At the present time, the minimum Social Security benefit for someone who has paid into the program for 30 years or more is $897.90 a month.
The federal poverty level for an individual is $12,880 a year. This equates to $1073 a month, which is quite a bit higher than the minimum Social Security benefit.
Biden’s proposal would raise the minimum for someone that is fully vested to 125 percent of the federal poverty level.
He has also proposed a 5 percent benefit increase for individuals who have been receiving their benefits for at least 20 years. The plan includes a 20 percent increase for surviving spouses.
Each year, the Social Security Administration can provide cost-of-living adjustments (COLAs), and they are based on the Consumer Price Index for Urban Wage Earners and Clerical Workers.
Seniors incur expenses that are unique to their age group so many would say that this is not the ideal index to utilize. The Biden Social Security plan would switch to the Consumer Price Index for the Elderly.
The funding for the increases and the long-term solvency of the program would come from the highest income earners. Right now, there is a maximum amount of income that can be taxed for Social Security purposes. In 2020, the maximum is $142,800.
This proposal would impose a Social Security tax on income earners that claim $400,000 or more. It would not impact those that make between $142,800 and $400,000, but the plan would gradually close that gap.
A change of this magnitude would not sit well with some lawmakers so we are not suggesting that reforms are imminent. This is a situation that will continue to unfold over the coming months and years, and we will monitor it and share updates when they become available.
Social Security Eligibility Overview
While we are on the subject, we should share some core facts about Social Security eligibility.
You earn retirement credits when you pay self-employment or payroll taxes, and you can accumulate a maximum of four credits per year. The income requirements are modest so the vast majority of people are entitled to four credits year after year.
After you have 40 credits, you will qualify for Social Security when you reach the eligibility age, and you will also qualify for Medicare. The eligibility age for Medicare is 65 for everyone, but the Social Security rules are a bit convoluted.
You qualify for a full Social Security benefit when you are 66 if you were born between 1943 and 1954. The eligibility age increases by two months each year after that so someone born in 1955 becomes eligible two months after his or her 66th birthday.
This arrangement goes on until 1960 when it tops out at 67; this is the full eligibility age for anyone born during that year or any later year.
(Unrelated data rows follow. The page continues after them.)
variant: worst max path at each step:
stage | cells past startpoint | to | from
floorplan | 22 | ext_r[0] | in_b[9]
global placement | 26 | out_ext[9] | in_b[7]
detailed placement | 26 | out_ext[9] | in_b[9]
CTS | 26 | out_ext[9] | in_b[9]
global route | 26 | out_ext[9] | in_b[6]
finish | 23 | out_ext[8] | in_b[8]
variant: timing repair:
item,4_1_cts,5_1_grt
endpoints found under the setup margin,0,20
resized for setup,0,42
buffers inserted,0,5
File: src/rtl/uart_tx_framer.sv
// UART transmitter that fetches multi-byte words from an upstream FIFO and
// serialises each one as BYTES_PER_WORD frames, most significant byte first.
module uart_tx_framer #(
    parameter int unsigned CLKS_PER_BIT   = 40,
    parameter int unsigned INIT_CLKS      = 400,
    parameter int unsigned BYTES_PER_WORD = 3,
    parameter int unsigned DATA_BITS      = 8,
    parameter int unsigned PARITY_MODE    = 0,
    parameter int unsigned STOP_BITS      = 1
) (
    input  logic                        i_clk,
    input  logic                        i_reset,
    input  logic                        i_fifo_empty,
    output logic                        o_fifo_pop,
    input  logic [8*BYTES_PER_WORD-1:0] i_fifo_data,
    output logic                        o_uart_tx,
    output logic                        o_busy,
    output logic                        o_word_done
);

    localparam int unsigned CW = $clog2(CLKS_PER_BIT);
    localparam int unsigned IW = $clog2(INIT_CLKS + 1);
    localparam int unsigned WW = 8 * BYTES_PER_WORD;

    localparam logic [CW-1:0] BIT_LAST   = CW'(CLKS_PER_BIT - 1);
    localparam logic [CW-1:0] BIT_PENULT = CW'(CLKS_PER_BIT - 2);
    localparam logic [IW-1:0] INIT_LAST  = IW'(INIT_CLKS - 1);
    localparam logic [2:0]    DATA_LAST  = 3'(DATA_BITS - 1);
    localparam logic [2:0]    STOP_LAST  = 3'(STOP_BITS - 1);
    localparam logic [1:0]    BYTE_LAST  = 2'(BYTES_PER_WORD - 1);

    typedef enum logic [2:0] {
        StInit,
        StIdle,
        StFetch,
        StLoad,
        StStart,
        StData,
        StParity,
        StStop
    } state_t;

    state_t          r_state;
    logic [CW-1:0]   r_clk_cnt;
    logic [IW-1:0]   r_init_cnt;
    logic [2:0]      r_bit_idx;
    logic [1:0]      r_byte_idx;
    logic [WW-1:0]   r_word;
    logic            r_tx;
    logic            r_pop;
    logic            r_busy;
    logic            r_word_done;

    logic [7:0]      w_byte;
    logic            w_bit_end;
    logic            w_data_xor;
    logic            w_parity;
    logic            w_in_frame;

    // The byte on the wire is always the top byte; the word shifts left per frame.
    assign w_byte     = r_word[WW-1 -: 8];
    assign w_bit_end  = (r_clk_cnt == BIT_LAST);
    assign w_data_xor = ^w_byte[DATA_BITS-1:0];
    assign w_parity   = (PARITY_MODE == 2) ? ~w_data_xor : w_data_xor;
    assign w_in_frame = (r_state == StStart) || (r_state == StData) ||
                        (r_state == StParity) || (r_state == StStop);

    // Framer FSM; every output is registered alongside the state it belongs to.
    always_ff @(posedge i_clk or posedge i_reset) begin
        if (i_reset) begin
            r_state     <= StInit;
            r_clk_cnt   <= '0;
            r_init_cnt  <= '0;
            r_bit_idx   <= '0;
            r_byte_idx  <= '0;
            r_word      <= '0;
            r_tx        <= 1'b1;
            r_pop       <= 1'b0;
            r_busy      <= 1'b1;
            r_word_done <= 1'b0;
        end else begin
            r_pop       <= 1'b0;
            r_word_done <= 1'b0;
            if (w_in_frame) begin
                r_clk_cnt <= w_bit_end ? '0 : r_clk_cnt + 1'b1;
            end
            case (r_state)
                StInit: begin
                    if (r_init_cnt == INIT_LAST) begin
                        r_state <= StIdle;
                        r_busy  <= 1'b0;
                    end else begin
                        r_init_cnt <= r_init_cnt + 1'b1;
                    end
                end
                StIdle: begin
                    if (!i_fifo_empty) begin
                        r_state <= StFetch;
                        r_pop   <= 1'b1;
                        r_busy  <= 1'b1;
                    end
                end
                StFetch: begin
                    r_state <= StLoad;
                end
                StLoad: begin
                    r_word     <= i_fifo_data;
                    r_byte_idx <= '0;
                    r_clk_cnt  <= '0;
                    r_tx       <= 1'b0;
                    r_state    <= StStart;
                end
                StStart: begin
                    if (w_bit_end) begin
                        r_state   <= StData;
                        r_bit_idx <= '0;
                        r_tx      <= w_byte[0];
                    end
                end
                StData: begin
                    if (w_bit_end) begin
                        if (r_bit_idx == DATA_LAST) begin
                            r_bit_idx <= '0;
                            if (PARITY_MODE != 0) begin
                                r_state <= StParity;
                                r_tx    <= w_parity;
                            end else begin
                                r_state <= StStop;
                                r_tx    <= 1'b1;
                            end
                        end else begin
                            r_bit_idx <= r_bit_idx + 3'd1;
                            r_tx      <= w_byte[r_bit_idx + 3'd1];
                        end
                    end
                end
                StParity: begin
                    if (w_bit_end) begin
                        r_state <= StStop;
                        r_tx    <= 1'b1;
                    end
                end
                StStop: begin
                    // Raised one cycle early so the registered pulse lands on the last stop cycle.
                    if ((r_byte_idx == BYTE_LAST) && (r_bit_idx == STOP_LAST) &&
                        (r_clk_cnt == BIT_PENULT)) begin
                        r_word_done <= 1'b1;
                    end
                    if (w_bit_end) begin
                        if (r_bit_idx == STOP_LAST) begin
                            r_bit_idx <= '0;
                            if (r_byte_idx != BYTE_LAST) begin
                                r_byte_idx <= r_byte_idx + 2'd1;
                                r_word     <= r_word << 8;
                                r_state    <= StStart;
                                r_tx       <= 1'b0;
                            end else begin
                                r_state <= StIdle;
                                r_busy  <= 1'b0;
                            end
                        end else begin
                            r_bit_idx <= r_bit_idx + 3'd1;
                        end
                    end
                end
                default: begin
                    r_state <= StInit;
                end
            endcase
        end
    end

    assign o_uart_tx   = r_tx;
    assign o_fifo_pop  = r_pop;
    assign o_busy      = r_busy;
    assign o_word_done = r_word_done;

endmodule
**config.mk**
```make
export PLATFORM = sky130hd
export DESIGN_NAME = dma_copy_engine
export DESIGN_NICKNAME = d
export VERILOG_FILES = /design/src/rtl/dma_pkg.sv /design/src/rtl/dma_copy_engine.sv
export SDC_FILE = /design/constraint.sdc
export NUM_CORES = 1
export LEC_CHECK = 0
export ABC_CLOCK_PERIOD_IN_PS = 5700
export CORE_MARGIN = 5
export CORE_UTILIZATION = 54
export CTS_BUF_LIST = sky130_fd_sc_hd__clkbuf_16
export DETAILED_ROUTE_END_ITERATION = 10
export HOLD_SLACK_MARGIN = 0.03
export PLACE_DENSITY = 0.87
export SLEW_MARGIN = 0
export SYNTH_ARGS = -nofsm -noshare
export SYNTH_HDL_FRONTEND = slang
export SYNTH_SLANG_ARGS = --single-unit
export TNS_END_PERCENT = 10
```
**constraint.sdc**
```tcl
create_clock -name clk -period 5.7 [get_ports clk]
set_input_delay 1.14 -clock clk [delete_from_list [all_inputs] [get_ports clk]]
set_output_delay 1.14 -clock clk [all_outputs]
set_load 0.05 [all_outputs]
```
**src/rtl/dma_pkg.sv**
```systemverilog
// Shared types and constants for the DMA copy engine.
// Latency: none (declarations only).
// Backpressure: none (declarations only).
package dma_pkg;

  // FSM encoding is fixed so that state values stay stable across revisions.
  typedef enum logic [1:0] {
    S_IDLE = 2'd0,
    S_RD   = 2'd1,
    S_WR   = 2'd2,
    S_DONE = 2'd3
  } state_t;

  // Each transferred word advances a pointer by this many bytes.
  localparam int WORD_BYTES = 4;

  // A byte address is usable only when it points at a word boundary.
  function automatic logic is_word_aligned(input logic [1:0] lsbs);
    return (lsbs == 2'b00);
  endfunction

endpackage

```
**src/rtl/dma_copy_engine.sv**
```systemverilog
// Word-by-word memory-to-memory copier that drives the data-memory port like the CPU.
// Latency: start at edge k -> first read cycle k+1, last write cycle k+2N, done in cycle k+2N+1.
// Backpressure: none; the port owner is chosen externally and start is ignored outside IDLE.
module dma_copy_engine
  import dma_pkg::*;
#(
  parameter int LEN_W  = 8,
  parameter int ADDR_W = 32
) (
  input  logic              clk,
  input  logic              reset,
  input  logic              start,
  input  logic [ADDR_W-1:0] src_addr,
  input  logic [ADDR_W-1:0] dst_addr,
  input  logic [LEN_W-1:0]  word_count,
  output logic              busy,
  output logic              done,
  output logic              error,
  output logic              mem_we,
  output logic [ADDR_W-1:0] mem_address,
  output logic [31:0]       mem_wd,
  input  logic [31:0]       mem_rd
);

  localparam logic [ADDR_W-1:0] PTR_STEP = ADDR_W'(WORD_BYTES);
  localparam logic [LEN_W-1:0]  ONE_WORD = LEN_W'(1);

  state_t            state;
  state_t            state_nxt;
  logic [ADDR_W-1:0] src_ptr;
  logic [ADDR_W-1:0] dst_ptr;
  logic [LEN_W-1:0]  remaining;
  logic [31:0]       data_reg;

  logic misaligned;
  logic last_word;

  // Request qualification: either address off a word boundary aborts before any access.
  assign misaligned = !is_word_aligned(src_addr[1:0]) || !is_word_aligned(dst_addr[1:0]);
  assign last_word  = (remaining == ONE_WORD);

  // State register; reset drops straight back to IDLE so no further write can issue.
  always_ff @(posedge clk or posedge reset) begin
    if (reset) begin
      state <= S_IDLE;
    end else begin
      state <= state_nxt;
    end
  end

  // Next-state logic and memory-port drive; outputs are pure functions of state and registers.
  always_comb begin
    state_nxt   = state;
    busy        = 1'b0;
    done        = 1'b0;
    mem_we      = 1'b0;
    mem_address = '0;
    mem_wd      = '0;
    unique case (state)
      S_IDLE: begin
        if (start) begin
          if (misaligned) begin
            state_nxt = S_DONE;
          end else if (word_count == '0) begin
            state_nxt = S_DONE;
          end else begin
            state_nxt = S_RD;
          end
        end
      end
      S_RD: begin
        busy        = 1'b1;
        mem_address = src_ptr;
        state_nxt   = S_WR;
      end
      S_WR: begin
        busy        = 1'b1;
        mem_we      = 1'b1;
        mem_address = dst_ptr;
        mem_wd      = data_reg;
        state_nxt   = last_word ? S_DONE : S_RD;
      end
      S_DONE: begin
        done      = 1'b1;
        state_nxt = S_IDLE;
      end
      default: begin
        state_nxt = S_IDLE;
      end
    endcase
  end

  // Datapath: latch the request in IDLE, capture read data in RD, advance pointers/count in WR.
  always_ff @(posedge clk or posedge reset) begin
    if (reset) begin
      src_ptr   <= '0;
      dst_ptr   <= '0;
      remaining <= '0;
      data_reg  <= '0;
      error     <= 1'b0;
    end else begin
      unique case (state)
        S_IDLE: begin
          if (start) begin
            src_ptr   <= src_addr;
            dst_ptr   <= dst_addr;
            remaining <= word_count;
            // A new accepted request replaces any stale error flag.
            error     <= misaligned;
          end
        end
        S_RD: begin
          data_reg <= mem_rd;
          src_ptr  <= src_ptr + PTR_STEP;
        end
        S_WR: begin
          dst_ptr   <= dst_ptr + PTR_STEP;
          remaining <= remaining - ONE_WORD;
        end
        default: begin
        end
      endcase
    end
  end

endmodule

```
==> out/results.ini, run 1 <==
[run_status]
status=finished, final reports clean

[layout]
diodes=0
drive_gt1_share_pct=7.750
area_delta_synth_final_pct=30.04
nNetsFinal=1040
fillers=988
final_cell_mix=clkdlybuf4s50_1 (174), dfrtp_1 (107), nand2_1 (70), a21oi_1 (48), nand3_1 (45)
layout_commonest_cell=clkdlybuf4s50_1

[setup_path]
cp_max_fo=54
crit_arrival_ns=3.14
crit_type=register to primary output
cp_data_required_time_ns=4.56
crit_path_end_kind=primary output
startpoint_type=register
reg2reg_from=state[0]
cp-startpoint=state[0]

[job]
drv_cap=0

[sta]
hold_ws_ns=0.5002
finalCriticalPeriod_ns=4.285
fmax_mhz=233.4
final.setup.tns_ns=0
grt_setup_unrepaired=false
period_share_pct=75.17
slew_viol_final=0
maxSlewHeadroom_pct=23.73
setup_violations=0
tightestPinTransition_ns=1.120
hold_violations=0
clock_skew_ns=0.005421

[placed_design]
portBuffers=174
place_hpwl_um=16260
gp_congestion=0.9331

[clocking]
clkTransAtPathRegs_ns=0.08
cts.repair.resized=0
cts_buffers=9
cts_buffer_depth=2
clk_latency_ns=0.36
cts_tree=built
postCtsSetupBuffers=0
cts-root-buf=clkbuf_16
clock-sinks=107
hold_buffers=0
cts-htree-levels=3

[synthesis]
ys_seq_elements=107
avgSynthCellArea_um2=8.718
synth_ff_type=dfrtp_1
ys_warn_count=0
synth_cells=796
synth_cell_types=60
yosysSeqAreaShare_pct=38.59
synthesis.area_um2=6939
async_reset_ff_share_pct=100.0
synth_fp_nets=912
synth-edff-count=0

[global_route]
antenna_found_initial=0
grt_first_pass_wirelength_um=35760
grtUsageTotal_pct=29.82
grt_start_max_net_pins=82
grt_pass1_vias=6690
grt_overflow=0

[route]
first_pass_iters=6
drc=0
vias=7184
avgRoutedWirePerCell_um=20.78
route.met3.wl_um=2863
detail-route-antenna-nets=0
routed_wl_um=22880
wl_met1_um=8909
viasPerCell=6.525
highest_layer=met4
drt_iter0_markers=1172
met2_length_um=10410

[die]
start_util_pct=54.99
die_w_um=123.4
die-area_um2=15220
core_um2=12620
ios=175
core.rowCount=41
die_h_um=123.4

[hold_path]
holdCritPathClass=register to register
worstHoldStart=src_ptr[1]

[power]
power.total_mw=6.073
irDropWorstVdd_uv=454.9
cellPowerDensity_nw_per_um2=673.0
power_leakage_nw=3.422
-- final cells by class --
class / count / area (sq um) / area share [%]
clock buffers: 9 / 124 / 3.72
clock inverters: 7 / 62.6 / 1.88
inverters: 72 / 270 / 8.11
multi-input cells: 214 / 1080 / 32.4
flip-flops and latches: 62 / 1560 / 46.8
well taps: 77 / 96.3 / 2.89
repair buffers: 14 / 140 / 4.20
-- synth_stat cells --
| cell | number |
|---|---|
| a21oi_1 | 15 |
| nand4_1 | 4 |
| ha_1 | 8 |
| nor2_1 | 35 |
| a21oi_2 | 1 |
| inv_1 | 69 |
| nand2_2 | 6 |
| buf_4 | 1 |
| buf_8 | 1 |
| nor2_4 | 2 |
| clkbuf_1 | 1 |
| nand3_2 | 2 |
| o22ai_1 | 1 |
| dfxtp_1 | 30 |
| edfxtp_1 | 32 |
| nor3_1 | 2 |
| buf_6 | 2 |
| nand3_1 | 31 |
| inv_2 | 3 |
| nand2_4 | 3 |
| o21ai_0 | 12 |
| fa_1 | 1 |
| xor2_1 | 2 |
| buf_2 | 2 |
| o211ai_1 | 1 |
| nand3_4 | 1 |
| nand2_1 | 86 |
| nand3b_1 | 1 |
You can delay the submission of your application and earn delayed retirement credits that increase your benefit by eight percent per year. There is no reason to delay after you reach the age of 70, though, because the accumulation of credits comes to an end at that time.
If want to go in the other direction, you can accept a reduced benefit when you are as young as 62, and the reduction will be between 25 percent and 30 percent of your full benefit. The exact amount of the reduction would be based on your birth year.